§ **Entries shown**:
Setup of the previous run:
==> flow/design.v <==
module timer_peripheral (
    input wire clk,
    input wire reset_n,
    input wire [15:0] addr,
    input wire [31:0] data_in,
    output reg [31:0] data_out,
    input wire write_enable,
    input wire read_enable,
    output reg interrupt,
    input wire interrupt_ack,
    output wire ready,
    output wire [7:0] timer_count
);
    reg [7:0] count_reg;
    reg [7:0] load_value;
    reg timer_enable;
    reg interrupt_enable;
    reg interrupt_flag;
    reg [15:0] prescaler;
    reg [15:0] prescaler_counter;
    localparam TIMER_COUNT_REG = 16'h0000;   
    localparam TIMER_LOAD_REG  = 16'h0004;   
    localparam TIMER_CTRL_REG  = 16'h0008;   
    localparam TIMER_CLEAR_REG = 16'h000C;   
    localparam TIMER_STATUS_REG = 16'h0010;  
    assign ready = 1'b1;
    assign timer_count = count_reg;
    always @(posedge clk or negedge reset_n) begin
        if (!reset_n) begin
            count_reg <= 8'h0F;            
            load_value <= 8'h0F;
            timer_enable <= 1'b1;          
            interrupt_enable <= 1'b1;      
            interrupt_flag <= 1'b0;
            prescaler <= 16'h00FF;         
            prescaler_counter <= 16'h0000;
            interrupt <= 1'b0;
            data_out <= 32'h00000000;
        end else begin
            if (timer_enable) begin
                if (prescaler_counter >= prescaler) begin
                    prescaler_counter <= 16'h0000;
                    if (count_reg == 8'h00) begin
                        interrupt_flag <= 1'b1;
                        if (interrupt_enable) begin
                            interrupt <= 1'b1;
                        end
                        count_reg <= load_value;  
                    end else begin
                        count_reg <= count_reg - 1'b1;
                    end
                end else begin
                    prescaler_counter <= prescaler_counter + 1'b1;
                end
            end
            if (interrupt_ack) begin
                interrupt <= 1'b0;
                interrupt_flag <= 1'b0;
            end
            if (read_enable) begin
                case (addr)
                    TIMER_COUNT_REG: begin
                        data_out <= {24'h000000, count_reg};
                    end
                    TIMER_LOAD_REG: begin
                        data_out <= {24'h000000, load_value};
                    end
                    TIMER_CTRL_REG: begin
                        data_out <= {30'h00000000, interrupt_enable, timer_enable};
                    end
                    TIMER_STATUS_REG: begin
                        data_out <= {31'h00000000, interrupt_flag};
                    end
                    default: begin
                        data_out <= 32'h00000000;
                    end
                endcase
            end else if (write_enable) begin
                case (addr)
                    TIMER_LOAD_REG: begin
                        load_value <= data_in[7:0];
                    end
                    TIMER_CTRL_REG: begin
                        timer_enable <= data_in[0];
                        interrupt_enable <= data_in[1];
                    end
                    TIMER_CLEAR_REG: begin
                        if (data_in[0]) begin
                            interrupt <= 1'b0;
                            interrupt_flag <= 1'b0;
                        end
                    end
                    default: begin
                    end
                endcase
                data_out <= 32'h00000000;
            end else begin
                data_out <= 32'h00000000;
            end
        end
    end
endmodule
module led_gpio_peripheral (
    input wire clk,
    input wire reset_n,
    input wire [15:0] addr,
    input wire [31:0] data_in,
    output reg [31:0] data_out,
    input wire write_enable,
    input wire read_enable,
    output reg [7:0] led_out,
    output wire ready
);
    reg [7:0] led_data_reg;
    reg [7:0] led_direction_reg;   
    reg [7:0] led_input_reg;       
    localparam LED_DATA_REG = 16'h0000;       
    localparam LED_DIR_REG  = 16'h0004;       
    localparam LED_INPUT_REG = 16'h0008;      
    assign ready = 1'b1;
    always @(posedge clk or negedge reset_n) begin
        if (!reset_n) begin
            led_data_reg <= 8'h00;
            led_direction_reg <= 8'hFF;     
            led_out <= 8'h00;
            data_out <= 32'h00000000;
            led_input_reg <= 8'h00;
        end else begin
            led_out <= led_data_reg & led_direction_reg;
            if (read_enable) begin
                case (addr)
                    LED_DATA_REG: begin
                        data_out <= {24'h000000, led_data_reg};
                    end
                    LED_DIR_REG: begin
                        data_out <= {24'h000000, led_direction_reg};
                    end
                    LED_INPUT_REG: begin
                        data_out <= {24'h000000, led_out};
                    end
                    default: begin
                        data_out <= 32'h00000000;
                    end
                endcase
            end else if (write_enable) begin
                case (addr)
                    LED_DATA_REG: begin
                        led_data_reg <= data_in[7:0];
                    end
                    LED_DIR_REG: begin
                        led_direction_reg <= data_in[7:0];
                    end
                    default: begin
                    end
                endcase
                data_out <= 32'h00000000;
            end else begin
                data_out <= 32'h00000000;
            end
        end
    end
endmodule
module memory_peripheral (
    input wire clk,
    input wire reset_n,
    input wire [15:0] addr,
    input wire [31:0] data_in,
    output reg [31:0] data_out,
    input wire write_enable,
    input wire read_enable,
    output wire ready
);
    reg [31:0] ram_memory [0:63];
    reg [5:0] ram_addr;
    integer i;   
    assign ready = 1'b1;
    always @(*) begin
        ram_addr = addr[7:2];   
    end
    always @(posedge clk or negedge reset_n) begin
        if (!reset_n) begin
            data_out <= 32'h00000000;
            for (i = 0; i < 64; i = i + 1) begin
                ram_memory[i] <= 32'h00000000;
            end
        end else begin
            if (write_enable) begin
                ram_memory[ram_addr] <= data_in;
                data_out <= 32'h00000000;   
            end else if (read_enable) begin
                data_out <= ram_memory[ram_addr];
            end else begin
                data_out <= 32'h00000000;
            end
        end
    end
    wire [31:0] mem_loc_0 = ram_memory[0];
    wire [31:0] mem_loc_1 = ram_memory[1];
    wire [31:0] mem_loc_2 = ram_memory[2];
    wire [31:0] mem_loc_3 = ram_memory[3];
endmodule
module soc_top (
    input wire clk,
    input wire reset_n,
    input wire [31:0] cpu_addr,
    input wire [31:0] cpu_data_out,
    input wire cpu_write_enable,
    input wire cpu_read_enable,
    input wire cpu_interrupt_ack,
    output wire [31:0] cpu_data_in,
    output wire [7:0] led_out,
    output wire timer_interrupt,
    output wire [7:0] timer_count,
    output wire [31:0] ram_data_out,
    output wire [7:0] ram_addr_debug
);
    wire timer_select;
    wire led_select;
    wire ram_select;
    wire [31:0] timer_data_out;
    wire timer_ready;
    wire [31:0] led_data_out;
    wire led_ready;
    wire [31:0] ram_data_out_int;
    wire ram_ready;
    assign timer_select = (cpu_addr[31:16] == 16'h4000);   
    assign led_select   = (cpu_addr[31:16] == 16'h4001);   
    assign ram_select   = (cpu_addr[31:16] == 16'h2000);   
    assign cpu_data_in = timer_select ? timer_data_out :
                        led_select   ? led_data_out :
                        ram_select   ? ram_data_out_int :
                        32'h00000000;
    timer_peripheral timer_inst (
        .clk(clk),
        .reset_n(reset_n),
        .addr(cpu_addr[15:0]),
        .data_in(cpu_data_out),
        .data_out(timer_data_out),
        .write_enable(cpu_write_enable & timer_select),
        .read_enable(cpu_read_enable & timer_select),
        .interrupt(timer_interrupt),
        .interrupt_ack(cpu_interrupt_ack),
        .ready(timer_ready),
        .timer_count(timer_count)
    );
    led_gpio_peripheral led_inst (
        .clk(clk),
        .reset_n(reset_n),
        .addr(cpu_addr[15:0]),
        .data_in(cpu_data_out),
        .data_out(led_data_out),
        .write_enable(cpu_write_enable & led_select),
        .read_enable(cpu_read_enable & led_select),
        .led_out(led_out),
        .ready(led_ready)
    );
    memory_peripheral ram_inst (
        .clk(clk),
        .reset_n(reset_n),
        .addr(cpu_addr[15:0]),
        .data_in(cpu_data_out),
        .data_out(ram_data_out_int),
        .write_enable(cpu_write_enable & ram_select),
        .read_enable(cpu_read_enable & ram_select),
        .ready(ram_ready)
    );
    assign ram_data_out = ram_data_out_int;
    assign ram_addr_debug = cpu_addr[7:0];
endmodule
clock: 4.06 ns
lec_check: 0
cap_margin: 20
core_margin: 2
core_utilization: 72
cts_cluster_diameter: 30
cts_cluster_size: 37
place_density: 0.65
setup_slack_margin: 1.17
slew_margin: 20
tns_end_percent: 5
run.sh (not shown) runs the stock make flow with config.mk's settings and CLKGATE_MAP_FILE=.
The previous run: flow completed, timing, DRC and antenna clean
The following lists how the current run was set up differently from the previous run:
- SETUP_SLACK_MARGIN: 1.17 -> unset
- PLACE_DENSITY: 0.65 -> unset
- CORE_UTILIZATION: 72 -> 64
- CTS_CLUSTER_DIAMETER: 30 -> unset
- TNS_END_PERCENT: 5 -> unset
- CTS_CLUSTER_SIZE: 37 -> unset
- the clock period (ns, I/O delays scaled along): 4.06 -> 5.41
Findings:
- Measured against the previous run, the final non-filler cell total of the current run comes out at 0.943 times the reference value.
- From the previous run to the current run the numbers moved as follows: final tally of hold violations has remained practically unchanged; critical path depth has decreased.
- The current run reports a lower area added between synthesis and finish than the previous run does.
- Compared with the previous run, the current run shows HPWL reported at the end of detailed placement that has gone down by a few percent.
- Run comparison: the previous run end of the critical path cpu_data_in[17]; the current run end of the critical path cpu_data_in[5]
- Side by side, core utilization at floorplan turned out lower in the current run than in the previous run.
==> flow/design.v (excerpt) <==
module JAM (
input CLK,
input RST,
output reg [2:0] W,
output reg [2:0] J,
input [6:0] Cost,
output reg [3:0] MatchCount,
output reg [9:0] MinCost,
output reg Valid );
make LEC_CHECK=0 ABC_AREA=1 CAP_MARGIN=20 CELL_PAD_IN_SITES_DETAIL_PLACEMENT=0 CORE_ASPECT_RATIO=0.81 CORE_MARGIN=2 CORE_UTILIZATION=57 CTS_CLUSTER_DIAMETER=95 SETUP_SLACK_MARGIN=-0.45 SLEW_MARGIN=5 TNS_END_PERCENT=80 finish   # period 8.59 ns
run.sh (not shown) runs the stock make flow with config.mk's settings and CLKGATE_MAP_FILE=.
The starting point produced a layout that fails on setup timing.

§ **Task requirements**: Could you transcribe the entries exactly, from the first line through the line containing "reg [7:0] load_value;", and give nothing more?

§ **Answer to this exercise**:
Setup of the previous run:
==> flow/design.v <==
module timer_peripheral (
    input wire clk,
    input wire reset_n,
    input wire [15:0] addr,
    input wire [31:0] data_in,
    output reg [31:0] data_out,
    input wire write_enable,
    input wire read_enable,
    output reg interrupt,
    input wire interrupt_ack,
    output wire ready,
    output wire [7:0] timer_count
);
    reg [7:0] count_reg;
    reg [7:0] load_value;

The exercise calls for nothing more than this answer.